Preventing Visual Studio Recompiles in UWP

Preventing Visual Studio Recompiles in UWP

I’ve discovered a circumstance where Visual Studio compiles UWP projects every time.

NOTE This is a reworked internal blog I posted at my current employer. I’ve altered entity names to avoid IP issues.

The Problem

In my development team we were being slowed down by unneccessary Visual Studio recompiles of UWP projects. We have several projects in our solution structure with quite a few dependencies between them, so it’s reasonable to expect compiles could take a while if you’re changing things upstream in the dependency chain.

The Project Structure of our Application

However when nothing was being changed, we were finding certain UWP projects were still being recompiled by Visual Studio. Those recompiles were taking significant time (over a minute on my Surface Pro 5), which was disrupting our developer flow and sapping our productivity. Sometimes you just need to iterate fast through a few debugging sessions to get a task done, and “edit and continue” isn’t possible in all those scenarios.

Research

The first place developers look to solve problems like “Visual Studio builds when nothing has changed” is Google. There’s a lot of developers in the world, and it’s likely someone has seen and solved this type of problem before. A few hits were returned when I searched, but nothing to solve our particular flavour of this issue.
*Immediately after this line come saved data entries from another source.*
File: src/rtl/kms_pkg.sv
// Shared constants, key map tables and lookup functions of the matrix scan encoder.
package kms_pkg;

	localparam int ROWS     = 16;
	localparam int COLUMNS  = 8;
	localparam int KEYS     = 61;
	localparam int LAYERS   = 2;
	localparam int MAP_ROWS = 8;

	localparam int ROW_W   = $clog2(ROWS);
	localparam int COL_W   = $clog2(COLUMNS);
	localparam int KEY_W   = $clog2(KEYS);
	localparam int LAYER_W = $clog2(LAYERS);
	localparam int CODE_W  = 8;

	localparam logic [ROW_W-1:0] FN_ROW = ROW_W'(6);
	localparam logic [COL_W-1:0] FN_COL = COL_W'(7);
	localparam logic [COL_W-1:0] LAST_COL = COL_W'(COLUMNS - 1);

	localparam logic [CODE_W-1:0] CODE_ESC    = 8'd41;
	localparam logic [CODE_W-1:0] CODE_TILDE  = 8'd53;
	localparam logic [CODE_W-1:0] CODE_LSHIFT = 8'd225;
	localparam logic [CODE_W-1:0] CODE_RSHIFT = 8'd229;

	// Matrix position to key number; rows past the map give key 0
	localparam logic [KEY_W-1:0] POS_TO_KEY [MAP_ROWS][COLUMNS] = '{
		'{23,  0, 20, 24, 15, 19, 16,  0},
		'{50, 52, 49, 51, 43, 46, 45, 41},
		'{36, 27, 48, 39, 30, 33, 44, 28},
		'{58, 60, 57, 59, 55, 47, 56, 42},
		'{22, 26, 21, 25, 14, 18, 17, 53},
		'{37, 40, 35, 38, 31, 34, 32, 29},
		'{ 8, 12,  7, 11,  0,  4,  3, 54},
		'{ 9, 13,  6, 10,  1,  5,  2,  0}
	};

	// Key number to HID usage code, one row per layer
	localparam logic [CODE_W-1:0] KEY_TO_CODE [LAYERS][KEYS] = '{
		'{41, 30, 31, 32, 33, 34, 35, 36, 37, 38, 39, 45, 46, 42,
		  43, 20, 26, 8, 21, 23, 28, 24, 12, 18, 19, 47, 48, 49,
		  57, 4, 22, 7, 9, 10, 11, 13, 14, 15, 51, 52, 40,
		  225, 29, 27, 6, 25, 5, 17, 16, 54, 55, 56, 229,
		  224, 0, 226, 44, 230, 231, 231, 228},
		'{53, 58, 59, 60, 61, 62, 63, 64, 65, 66, 67, 68, 69, 76,
		  43, 20, 26, 8, 21, 23, 28, 24, 73, 18, 19, 47, 48, 49,
		  57, 4, 22, 7, 9, 10, 80, 81, 82, 79, 51, 52, 40,
		  225, 29, 27, 6, 25, 5, 17, 16, 54, 55, 56, 229,
		  224, 0, 226, 44, 230, 231, 231, 228}
	};

	function automatic logic [KEY_W-1:0] pos_key(input logic [ROW_W-1:0] row,
		input logic [COL_W-1:0] col);
		logic [KEY_W-1:0] k;
		k = '0;
		if (32'(row) < MAP_ROWS)
			k = POS_TO_KEY[row[$clog2(MAP_ROWS)-1:0]][col];
		return k;
	endfunction

	function automatic logic [CODE_W-1:0] key_code(input logic [LAYER_W-1:0] layer,
		input logic [KEY_W-1:0] key);
		logic [CODE_W-1:0] c;
		c = '0;
		if (32'(key) < KEYS)
			c = KEY_TO_CODE[layer][key];
		return c;
	endfunction

endpackage

File: src/rtl/kms_scan_if.sv
// Input channel: one column scan word (driven column and row levels).
interface kms_scan_if;
	import kms_pkg::*;

	logic             valid;
	logic             ready;
	logic [COL_W-1:0] column;
	logic [ROWS-1:0]  row_levels;

	modport source(output valid, output column, output row_levels, input ready);
	modport sink(input valid, input column, input row_levels, output ready);
endinterface

File: src/rtl/kms_report_if.sv
// Output channel: one key event or commit word.
interface kms_report_if;
	import kms_pkg::*;

	logic              valid;
	logic              ready;
	logic              has_event;
	logic [CODE_W-1:0] scancode;
	logic              pressed;
	logic              commit;
	logic              last;

	modport source(output valid, output has_event, output scancode, output pressed,
		output commit, output last, input ready);
	modport sink(input valid, input has_event, input scancode, input pressed,
		input commit, input last, output ready);
endinterface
One hit did provide a means of diagnosis and potentially solving the problem myself, so I started following that.

Kudos to this external article: Why Visual Studio keeps rebuilding my projects for no good reason

Analysis

The key takeaway from the article is to turn the build output verbosity up to diagnostic levels and examine the output.

Setting the Build Output Verbosity in Visual Studio

When you do this, the output window is flooded with information from MSBuild showing exactly what it’s doing during a build. By examining such output you get a real sense of how much complexity is managed by modern compilers on our behalf, and you gain an appreciation of how much it’s doing for you.

The key clue to what’s causing the problem is in the first few lines of the output of each project build. In my case it was the following line:

1
Project 'In-house.Framework' is not up to date. Copy to output file 'C:\dev\SolutionFolder\ProjectFolder\Source\In-house.Framework\bin\x64\Debug\Themes\Generic.xaml' missing from output location.

The build expected a xaml file to be present and it wasn’t. If I did 2 builds consecutively this line persisted, so clearly Visual Studio needed some help to get this file output.

The reflex for any seasoned developer seeing this message is to find the source file and set its Copy to Output Directory property value to Copy if newer. This means that if there is no file in the bin folder already, or the file is present but is an older version at build time, Visual Studio should copy the file there. That way if a developer changes the file during development it will be compiled into the resulting application correctly.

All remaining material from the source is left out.